━━ RECORDS FOR THIS EXERCISE ━━
==> src/design/mon_pkg.sv <==
package mon_pkg;
  localparam logic [8:0] BIT_CYC_EXT = 9'h100;
  localparam logic [8:0] BIT_CYC_INT = 9'h0ce;
  localparam logic [3:0] GAP_BITS = 4'h2;
  localparam logic [3:0] FRAME_BITS = 4'ha;
  localparam logic [3:0] CMD_DELAY_BITS = 4'hb;
  localparam logic [2:0] SEC_LAST = 3'h7;
  localparam logic [7:0] OPC_READ = 8'h01;
  localparam logic [7:0] OPC_WRITE = 8'h02;
  localparam logic [7:0] OPC_INDEXED_READ_CMD = 8'h03;
  localparam logic [7:0] OPC_INDEXED_WRITE_CMD = 8'h19;
  localparam logic [7:0] OPC_STACK_POINTER_READ_CMD = 8'h0c;
  localparam logic [7:0] OPC_RUN = 8'h04;
  localparam logic [7:0] USER_VEC_PAGE = 8'hff;
  localparam logic [7:0] MON_VEC_PAGE = 8'hfe;
  localparam logic [7:0] VEC_LOW_FIRST = 8'hfc;
  localparam logic [15:0] SEC_FLAG_ADDR = 16'h0080;
  localparam logic [7:0] SEC_FLAG_VAL = 8'h40;
  localparam logic [7:0] BLANK_BYTE = 8'hff;
  localparam logic [7:0] INVALID_BYTE = 8'h00;
  localparam logic [15:0] SP_RET_OFS = 16'h0001;
  localparam logic [2:0] STK_IDX_HI = 3'h1;
  localparam logic [2:0] STK_CCR = 3'h2;
  localparam logic [2:0] STK_ACC = 3'h3;
  localparam logic [2:0] STK_IDX_LO = 3'h4;
  localparam logic [2:0] STK_PC_HI = 3'h5;
  localparam logic [2:0] STK_PC_LO = 3'h6;
endpackage : mon_pkg

==> src/design/mon_port.sv <==
`timescale 1ns/1ps
// Contract
// - Monitor mode maps vectors to page FE
// - Blank-vector monitor left only by power-on
// - NRZ framing, one shared bit rate
// - Break is ten low bit times
// - On break release two bits, echo break
// - External oscillator bit time 256 cycles
// - Internal oscillator bit time 206 cycles
// - Echo every received byte
// - Wait 11 bits; break cancels command
// - Two bit gap before echo, read data
// - Read data follows last echo
// - Indexed write opcode 19 at last+1
// - Stack read 0C returns SP+1, high first
// - Indexed commands step through 64K
// - Run pulls index high, returns
// - Stacked registers at SP+1 through SP+6
// - After power-on compare eight security bytes
// - Match unlocks flash until power-on
// - Mismatch: invalid reads, illegal-address reset
// - Ready break only after eight bytes; after a pin reset while unlocked the code sends it without them
// - Set bit 6 at RAM 80 on match
// - Mass erase makes stored bytes blank
// - Wired-OR pin, only pull low
module mon_port #(
  parameter logic [15:0] FLASH_BASE = 16'h8000
) (
  input wire logic clk_in,
  input wire logic sys_rst_in,
  input wire logic ext_rst_in,
  input wire logic mon_entry_in,
  input wire logic vec_blank_in,
  input wire logic int_osc_in,
  input wire logic comm_in,
  output logic comm_out,
  output logic comm_oe_n_out,
  input wire logic [15:0] vec_fetch_addr_in,
  output logic [15:0] vec_addr_out,
  input wire logic [63:0] stored_sec_in,
  input wire logic mass_erase_in,
  input wire logic [15:0] sp_in,
  input wire logic [7:0] mem_rdata_in,
  output logic [15:0] mem_addr_out,
  output logic [7:0] mem_wdata_out,
  output logic mem_wr_out,
  output logic mem_rd_out,
  output logic run_out,
  input wire logic flash_exec_in,
  output logic illegal_rst_out,
  output logic monitor_out,
  output logic flash_unlock_out
);
  typedef enum logic [3:0] {
    ST_SEC = 4'b0000,
    ST_OPC = 4'b0001,
    ST_OPR = 4'b0010,
    ST_ECHO = 4'b0011,
    ST_DELAY = 4'b0100,
    ST_EXEC = 4'b0101,
    ST_RD = 4'b0110,
    ST_SEND = 4'b0111,
    ST_BRK_GO = 4'b1000,
    ST_BRK = 4'b1001
  } mon_st_t;

  mon_st_t st_q;
  logic monitor_q;
  logic blank_entry_q;
  logic entry_done_q;
  logic unlocked_q;
  logic erased_q;
  logic sec_match_q;
  logic [2:0] sec_idx_q;
  logic [7:0] opc_q;
  logic [1:0] opr_idx_q;
  logic [15:0] addr_q;
  logic [7:0] wdata_q;
  logic [15:0] data_q;
  logic [1:0] send_left_q;
  logic [8:0] cyc_q;
  logic [3:0] dbits_q;
  logic tx_start_q;
  logic tx_brk_q;
  logic [7:0] tx_data_q;
  logic [8:0] bit_cyc;
  logic [7:0] rx_byte;
  logic rx_valid;
  logic rx_break;
  logic tx_low;
  logic tx_busy;
  logic tx_done;
  logic tx_free;

  function automatic logic [1:0] opr_count(input logic [7:0] opc);
    unique case (opc)
      mon_pkg::OPC_READ: opr_count = 2'd2;
      mon_pkg::OPC_WRITE: opr_count = 2'd3;
      mon_pkg::OPC_INDEXED_WRITE_CMD: opr_count = 2'd1;
      default: opr_count = 2'd0;
    endcase
  endfunction : opr_count

  function automatic logic [15:0] next_addr(input logic [15:0] a);
    next_addr = a + 16'h0001;
  endfunction : next_addr

  function automatic logic is_known(input logic [7:0] opc);
    is_known = (opc == mon_pkg::OPC_READ) || (opc == mon_pkg::OPC_WRITE) ||
               (opc == mon_pkg::OPC_INDEXED_READ_CMD) || (opc == mon_pkg::OPC_INDEXED_WRITE_CMD) ||
               (opc == mon_pkg::OPC_STACK_POINTER_READ_CMD) || (opc == mon_pkg::OPC_RUN);
  endfunction : is_known

  // One rate for both directions
  assign bit_cyc = int_osc_in ? mon_pkg::BIT_CYC_INT : mon_pkg::BIT_CYC_EXT;
  assign tx_free = !tx_busy && !tx_start_q;

  // Receiver is blind while transmitting and until our last low bit has left the pin;
  // the registered pin lags the transmitter by a cycle, which would look like a start bit
  mon_rx u_rx (
    .clk_in(clk_in),
    .sys_rst_in(sys_rst_in),
    .en_in(!tx_busy && comm_oe_n_out),
    .bit_cyc_in(bit_cyc),
    .line_in(comm_in),
    .byte_out(rx_byte),
    .byte_valid_out(rx_valid),
    .break_out(rx_break)
  );

  mon_tx u_tx (
    .clk_in(clk_in),
    .sys_rst_in(sys_rst_in),
    .bit_cyc_in(bit_cyc),
    .start_in(tx_start_q),
    .brk_in(tx_brk_q),
    .data_in(tx_data_q),
    .low_out(tx_low),
    .busy_out(tx_busy),
    .done_out(tx_done)
  );

  // Mode latch: sys_rst_in is the power-on reset
  always_ff @(posedge clk_in) begin
    if (sys_rst_in) begin
      monitor_q <= 1'b0;
      blank_entry_q <= 1'b0;
      entry_done_q <= 1'b0;
    end else if (!entry_done_q) begin
      entry_done_q <= 1'b1;
      monitor_q <= mon_entry_in || vec_blank_in;
      blank_entry_q <= vec_blank_in;
    end else if (ext_rst_in && !blank_entry_q) begin
      monitor_q <= mon_entry_in;
    end
  end

  // Security state survives every reset but power-on
  always_ff @(posedge clk_in) begin
    if (sys_rst_in) begin
      unlocked_q <= 1'b0;
      erased_q <= 1'b0;
    end else begin
      if (mass_erase_in) begin
        erased_q <= 1'b1;
      end
      if (st_q == ST_SEC && rx_valid && sec_idx_q == mon_pkg::SEC_LAST &&
          sec_match_q && rx_byte == (erased_q ? mon_pkg::BLANK_BYTE :
                                     stored_sec_in[{sec_idx_q, 3'b000} +: 8])) begin
        unlocked_q <= 1'b1;
      end
    end
  end

  // Vector page remap
  always_ff @(posedge clk_in) begin
    if (sys_rst_in) begin
      vec_addr_out <= 16'h0000;
    end else if (monitor_q && vec_fetch_addr_in[15:8] == mon_pkg::USER_VEC_PAGE &&
                 vec_fetch_addr_in[7:0] >= mon_pkg::VEC_LOW_FIRST) begin
      vec_addr_out <= {mon_pkg::MON_VEC_PAGE, vec_fetch_addr_in[7:0]};
    end else begin
      vec_addr_out <= vec_fetch_addr_in;
    end
  end

  // Pin and status outputs
  always_ff @(posedge clk_in) begin
    if (sys_rst_in) begin
      comm_out <= 1'b0;
      comm_oe_n_out <= 1'b1;
      illegal_rst_out <= 1'b0;
      monitor_out <= 1'b0;
      flash_unlock_out <= 1'b0;
    end else begin
      comm_out <= 1'b0;
      comm_oe_n_out <= !tx_low;
      illegal_rst_out <= flash_exec_in && !unlocked_q;
      monitor_out <= monitor_q;
      flash_unlock_out <= unlocked_q;
    end
  end

  // Command engine
  always_ff @(posedge clk_in) begin
    tx_start_q <= 1'b0;
    mem_wr_out <= 1'b0;
    mem_rd_out <= 1'b0;
    run_out <= 1'b0;
    if (sys_rst_in) begin
      st_q <= ST_SEC;
      sec_idx_q <= 3'h0;
      sec_match_q <= 1'b1;
      opc_q <= 8'h00;
      opr_idx_q <= 2'd0;
      addr_q <= 16'h0000;
      wdata_q <= 8'h00;
      data_q <= 16'h0000;
      send_left_q <= 2'd0;
      cyc_q <= 9'h000;
      dbits_q <= 4'h0;
      tx_brk_q <= 1'b0;
      tx_data_q <= 8'h00;
      mem_addr_out <= 16'h0000;
      mem_wdata_out <= 8'h00;
    end else if (ext_rst_in) begin
      // Code entry is asked for again after this kind of reset only while still locked
      st_q <= unlocked_q ? ST_BRK_GO : ST_SEC;
      sec_idx_q <= 3'h0;
      sec_match_q <= 1'b1;
    end else if (rx_break && st_q != ST_SEC) begin
      st_q <= ST_BRK_GO;
    end else begin
      if (rx_valid) begin
        tx_start_q <= 1'b1;
        tx_brk_q <= 1'b0;
        tx_data_q <= rx_byte;
      end
      unique case (st_q)
        ST_SEC: begin
          if (rx_valid) begin
            sec_idx_q <= sec_idx_q + 3'h1;
            if (rx_byte != (erased_q ? mon_pkg::BLANK_BYTE :
                            stored_sec_in[{sec_idx_q, 3'b000} +: 8])) begin
              sec_match_q <= 1'b0;
            end
            if (sec_idx_q == mon_pkg::SEC_LAST) begin
              st_q <= ST_BRK_GO;
              if (sec_match_q && rx_byte == (erased_q ? mon_pkg::BLANK_BYTE :
                                             stored_sec_in[{sec_idx_q, 3'b000} +: 8])) begin
                mem_wr_out <= 1'b1;
                mem_addr_out <= mon_pkg::SEC_FLAG_ADDR;
                mem_wdata_out <= mon_pkg::SEC_FLAG_VAL;
              end
            end
          end
        end
        ST_OPC: begin
          if (rx_valid) begin
            opc_q <= rx_byte;
            opr_idx_q <= 2'd0;
            if (!is_known(rx_byte)) begin
              st_q <= ST_OPC;
            end else if (opr_count(rx_byte) == 2'd0) begin
              st_q <= ST_ECHO;
            end else begin
              st_q <= ST_OPR;
            end
          end
        end
        ST_OPR: begin
          if (rx_valid) begin
            opr_idx_q <= opr_idx_q + 2'd1;
            if (opc_q == mon_pkg::OPC_INDEXED_WRITE_CMD || opr_idx_q == 2'd2) begin
              wdata_q <= rx_byte;
            end else if (opr_idx_q == 2'd0) begin
              addr_q[15:8] <= rx_byte;
            end else begin
              addr_q[7:0] <= rx_byte;
            end
            if (opr_idx_q + 2'd1 == opr_count(opc_q)) begin
              st_q <= ST_ECHO;
            end
          end
        end
        ST_ECHO: begin
          if (tx_done) begin
            st_q <= ST_DELAY;
            cyc_q <= 9'h000;
            dbits_q <= 4'h0;
          end
        end
        ST_DELAY: begin
          // Host may still send a break here to drop the command
          if (cyc_q == bit_cyc - 9'h001) begin
            cyc_q <= 9'h000;
            dbits_q <= dbits_q + 4'h1;
            if (dbits_q == mon_pkg::CMD_DELAY_BITS - 4'h1) begin
              st_q <= ST_EXEC;
            end
          end else begin
            cyc_q <= cyc_q + 9'h001;
          end
        end
        ST_EXEC: begin
          st_q <= ST_OPC;
          unique case (opc_q)
            mon_pkg::OPC_READ: begin
              mem_rd_out <= 1'b1;
              mem_addr_out <= addr_q;
              st_q <= ST_RD;
            end
            mon_pkg::OPC_WRITE: begin
              mem_wr_out <= 1'b1;
              mem_addr_out <= addr_q;
              mem_wdata_out <= wdata_q;
            end
            mon_pkg::OPC_INDEXED_READ_CMD: begin
              addr_q <= next_addr(addr_q);
              mem_rd_out <= 1'b1;
              mem_addr_out <= next_addr(addr_q);
              st_q <= ST_RD;
            end
            mon_pkg::OPC_INDEXED_WRITE_CMD: begin
              addr_q <= next_addr(addr_q);
              mem_wr_out <= 1'b1;
              mem_addr_out <= next_addr(addr_q);
              mem_wdata_out <= wdata_q;
            end
            mon_pkg::OPC_STACK_POINTER_READ_CMD: begin
              data_q <= sp_in + mon_pkg::SP_RET_OFS;
              send_left_q <= 2'd2;
              st_q <= ST_SEND;
            end
            default: begin
              run_out <= 1'b1;
            end
          endcase
        end
        ST_RD: begin
          // Flash bytes read back invalid while locked
          if (!unlocked_q && mem_addr_out >= FLASH_BASE) begin
            data_q <= {mon_pkg::INVALID_BYTE, 8'h00};
          end else begin
            data_q <= {mem_rdata_in, 8'h00};
          end
          send_left_q <= 2'd1;
          st_q <= ST_SEND;
        end
        ST_SEND: begin
          if (tx_free) begin
            if (send_left_q != 2'd0) begin
              tx_start_q <= 1'b1;
              tx_brk_q <= 1'b0;
              tx_data_q <= data_q[15:8];
              data_q <= {data_q[7:0], 8'h00};
              send_left_q <= send_left_q - 2'd1;
            end else begin
              st_q <= ST_OPC;
            end
          end
        end
        ST_BRK_GO: begin
          if (tx_free && !rx_valid) begin
            tx_start_q <= 1'b1;
            tx_brk_q <= 1'b1;
            st_q <= ST_BRK;
          end
        end
        ST_BRK: begin
          if (tx_done) begin
            st_q <= ST_OPC;
          end
        end
        default: st_q <= ST_OPC;
      endcase
    end
  end
endmodule : mon_port

==> src/design/mon_rx.sv <==
`timescale 1ns/1ps
module mon_rx (
  input wire logic clk_in,
  input wire logic sys_rst_in,
  input wire logic en_in,
  input wire logic [8:0] bit_cyc_in,
  input wire logic line_in,
  output logic [7:0] byte_out,
  output logic byte_valid_out,
  output logic break_out
);
  typedef enum logic [1:0] {RX_IDLE = 2'b00, RX_SHIFT = 2'b01, RX_HIGH = 2'b10} rx_st_t;
  rx_st_t st_q;
  logic [8:0] cnt_q;
  logic [3:0] bits_q;
  logic [8:0] sh_q;

  always_ff @(posedge clk_in) begin
    byte_valid_out <= 1'b0;
    break_out <= 1'b0;
    if (sys_rst_in) begin
      st_q <= RX_IDLE;
      cnt_q <= 9'h000;
      bits_q <= 4'h0;
      sh_q <= 9'h000;
      byte_out <= 8'h00;
    end else begin
      unique case (st_q)
        RX_IDLE: begin
          if (en_in && !line_in) begin
            cnt_q <= bit_cyc_in >> 1;
            bits_q <= 4'h0;
            st_q <= RX_SHIFT;
          end
        end
        RX_SHIFT: begin
          if (cnt_q != 9'h000) begin
            cnt_q <= cnt_q - 9'h001;
          end else begin
            cnt_q <= bit_cyc_in - 9'h001;
            bits_q <= bits_q + 4'h1;
            sh_q <= {line_in, sh_q[8:1]};
            if (bits_q == mon_pkg::FRAME_BITS - 4'h1) begin
              st_q <= RX_HIGH;
              // Start, eight data and stop all low is a break
              if (line_in) begin
                byte_valid_out <= 1'b1;
                byte_out <= sh_q[8:1];
              end else if (sh_q[8:1] == 8'h00) begin
                break_out <= 1'b1;
              end
            end
          end
        end
        RX_HIGH: begin
          // Waiting for release keeps a long break from framing twice
          if (line_in) begin
            st_q <= RX_IDLE;
          end
        end
        default: st_q <= RX_IDLE;
      endcase
    end
  end
endmodule : mon_rx

==> src/design/mon_tx.sv <==
`timescale 1ns/1ps
module mon_tx (
  input wire logic clk_in,
  input wire logic sys_rst_in,
  input wire logic [8:0] bit_cyc_in,
  input wire logic start_in,
  input wire logic brk_in,
  input wire logic [7:0] data_in,
  output logic low_out,
  output logic busy_out,
  output logic done_out
);
  logic [8:0] cnt_q;
  logic [3:0] bitn_q;
  logic [9:0] sh_q;

  always_ff @(posedge clk_in) begin
    done_out <= 1'b0;
    if (sys_rst_in) begin
      cnt_q <= 9'h000;
      bitn_q <= 4'h0;
      sh_q <= 10'h3ff;
      busy_out <= 1'b0;
      low_out <= 1'b0;
    end else if (!busy_out) begin
      if (start_in) begin
        busy_out <= 1'b1;
        cnt_q <= bit_cyc_in - 9'h001;
        bitn_q <= 4'h0;
        sh_q <= brk_in ? 10'h000 : {1'b1, data_in, 1'b0};
      end
    end else if (cnt_q != 9'h000) begin
      cnt_q <= cnt_q - 9'h001;
    end else begin
      cnt_q <= bit_cyc_in - 9'h001;
      bitn_q <= bitn_q + 4'h1;
      // Two released bit times precede every frame
      if (bitn_q >= mon_pkg::GAP_BITS - 4'h1) begin
        low_out <= !sh_q[0];
        sh_q <= {1'b1, sh_q[9:1]};
      end
      if (bitn_q == mon_pkg::GAP_BITS + mon_pkg::FRAME_BITS - 4'h1) begin
        low_out <= 1'b0;
        busy_out <= 1'b0;
        done_out <= 1'b1;
      end
    end
  end
endmodule : mon_tx

==> config.mk <==
export PLATFORM = sky130hd
export DESIGN_NAME = mon_port
export DESIGN_NICKNAME = d
export VERILOG_FILES = /design/src/design/mon_pkg.sv /design/src/design/mon_port.sv /design/src/design/mon_rx.sv /design/src/design/mon_tx.sv
export SDC_FILE = /design/constraint.sdc
export NUM_CORES = 1
export LEC_CHECK = 0
export BUFFER_PORTS_ARGS = -buffer_cell sky130_fd_sc_hd__buf_2
export CAP_MARGIN = 20
export CORE_MARGIN = 2
export CORE_UTILIZATION = 52
export CTS_BUF_LIST = sky130_fd_sc_hd__clkbuf_16
export DETAILED_ROUTE_END_ITERATION = 8
export MAX_ROUTING_LAYER = met4
export PLACE_DENSITY = 0.77
export SLEW_MARGIN = 20
export SYNTH_ARGS = -nofsm -noshare
export SYNTH_HDL_FRONTEND = slang
export SYNTH_SLANG_ARGS = --single-unit
==> constraint.sdc <==
create_clock -name clk_in -period 2.5 [get_ports clk_in]
set_clock_uncertainty 0.05 [all_clocks]
set_input_delay 0.25 -clock clk_in [delete_from_list [all_inputs] [get_ports clk_in]]
set_output_delay 0.25 -clock clk_in [all_outputs]
set_load 0.005 [all_outputs]
## After elaboration in Yosys (flattened, before gate mapping)

Index checks and enable logic that the tools add are counted.

| storage, ports and cells | value |
|---|---|
| register bits | 195 |
| bits in latches | 0 |
| memory bits (writable) | 0 |
| ROM bits | 0 |
| input bits | 113 |
| output and inout bits | 48 |
| logic and storage cells | 340 |
| memories | 0 |

| cells by class | value |
|---|---|
| add/subtract/negate cells | 12 |
| $mul | 0 |
| divide/modulo/power cells | 0 |
| order comparisons | 3 |
| equality and inequality tests | 67 |
| shift operators | 1 |
| mux-type cells | 124 |
| bitwise gates (word level) | 8 |
| reductions and logical operators | 81 |

Operators by type and width:

| kind | number |
|---|---|
| two-way mux 16 bit | 11 |
| case mux 16 bit (2 select lines) | 3 |
| two-way mux 4 bit | 22 |
| two-way mux 8 bit | 11 |
| two-way mux 9 bit | 8 |
| indexed part select 64 x 7 -> 8 bit | 1 |
| two-way mux 10 bit | 5 |
| case mux 16 bit (3 select lines) | 1 |
| two-way mux 2 bit | 21 |
| case mux 4 bit (10 select lines) | 1 |
| case mux 9 bit (2 select lines) | 2 |
| adder 16 x 1 -> 16 bit (second input constant) | 2 |
| == test 8 x 2 -> 1 bit (second input constant) | 4 |
| AND reduction 7 bit | 4 |
| two-way mux 1 bit | 27 |
| subtractor 9 x 1 -> 9 bit (second input constant) | 3 |
| inequality test 2 bit (second input constant) | 13 |
| inequality test 4 bit (second input constant) | 6 |
| case mux 2 bit (3 select lines) | 4 |
| == test 4 bit (second input constant) | 5 |
| AND reduction 4 bit | 5 |
| inequality test 2 x 1 -> 1 bit (second input constant) | 9 |
| nonzero test 9 bit | 2 |
| == test 4 x 3 -> 1 bit (second input constant) | 4 |
| 49 further kinds | 122 |

## Longest topological paths before layout

Gate-level depths: netlist of run 1.

| depth | value |
|---|---|
| depth in word-level cells | 19 |
| gate-level depth with buffers | 12 |
| depth with buffers taken out | 10 |

## Modules after synthesis

Synthesis of run 1 repeated with hierarchy kept, for this count alone.

| second synthesis, totals | value |
|---|---|
| cells, all modules | 1256 |
| area, all modules | 10516.3 um^2 |

Modules (own cells, without submodules):

| module | instances | cells an instance | area each (um^2) | seq. area each (um^2) |
|---|---|---|---|---|
| mon_port | 1 | 879 | 7278.2 | 2702.6 |
| mon_rx | 1 | 207 | 1721.7 | 660.6 |
| mon_tx | 1 | 170 | 1516.5 | 520.5 |

## Worst setup path after synthesis of run 1

No wires, ideal clock.

| path | value |
|---|---|
| path type | register to register |
| start | reg sec_idx_q[1] |
| end | reg mem_wdata_out[6] |
| library setup time | 0.091 ns |
| arrival time | 2.445 ns |
| data required time | 2.359 ns |
| slack | -0.086 ns |
| cell stages (with the launch flop) | 11 |
| path buffers | 3 |
| clock period less this slack | 2.586 ns |
| cell sequence | dfxtp_1 > buf_2 > buf_2 > mux4_2 > mux2i_1 > nor2_1 > o211a_1 > o32a_1 > a31o_1 > buf_4 > a311oi_1 |

| on the way | value |
|---|---|
| word-level cells in the longest chain between the ends | 6 |
| elaborated cells between the ends (all ways) | 8 |
| those cells by class | 4 x eq/ne; 1 x shift; 1 x mux; 2 x reduce/logical |

Ends and longest elaborated chain:

| item | line | source |
|---|---|---|
| start: declaration | mon_port.sv:74 | `logic [2:0] sec_idx_q;` |
| start signal: assignment | mon_port.sv:242 | `sec_idx_q <= sec_idx_q + 3'h1;` |
| indexed part select 64 x 7 -> 8 bit | mon_port.sv:250 | `stored_sec_in[{sec_idx_q, 3'b000} +: 8])) begin` |
| two-way mux 8 bit | mon_port.sv:249 | `if (sec_match_q && rx_byte == (erased_q ? mon_pkg::BLANK_BYTE :` |
| == test 8 bit | mon_port.sv:249 |  |
| logical AND 1 bit | mon_port.sv:249 |  |
| inequality test 2 x 1 -> 1 bit (no line) | n/a |  |
| AND reduction 7 bit (no line) * | n/a |  |
| end signal: assignment | mon_port.sv:253 | `mem_wdata_out <= mon_pkg::SEC_FLAG_VAL;` |
| end signal: assignment | mon_port.sv:316 | `mem_wdata_out <= wdata_q;` |
| end signal: assignment | mon_port.sv:328 | `mem_wdata_out <= wdata_q;` |
| end: declaration | mon_port.sv:45 | `output logic [7:0] mem_wdata_out,` |

Mark *: on every way between the ends. The rest lies on a longest branch, timed or not.
A chain may end at the register's enable or synchronous reset.

## Final worst setup path of run 1

| path | value |
|---|---|
| start | reg sec_idx_q[0] |
| end | reg mem_wdata_out[6] |

The elaborated chain is that of the path after synthesis.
━━━
**WHAT THE EXERCISE ASKS:**
With "automatic" as the string to match, show every line of the entries above that has it.

**SOLUTION FOR THIS TASK:**
  function automatic logic [1:0] opr_count(input logic [7:0] opc);
  function automatic logic [15:0] next_addr(input logic [15:0] a);
  function automatic logic is_known(input logic [7:0] opc);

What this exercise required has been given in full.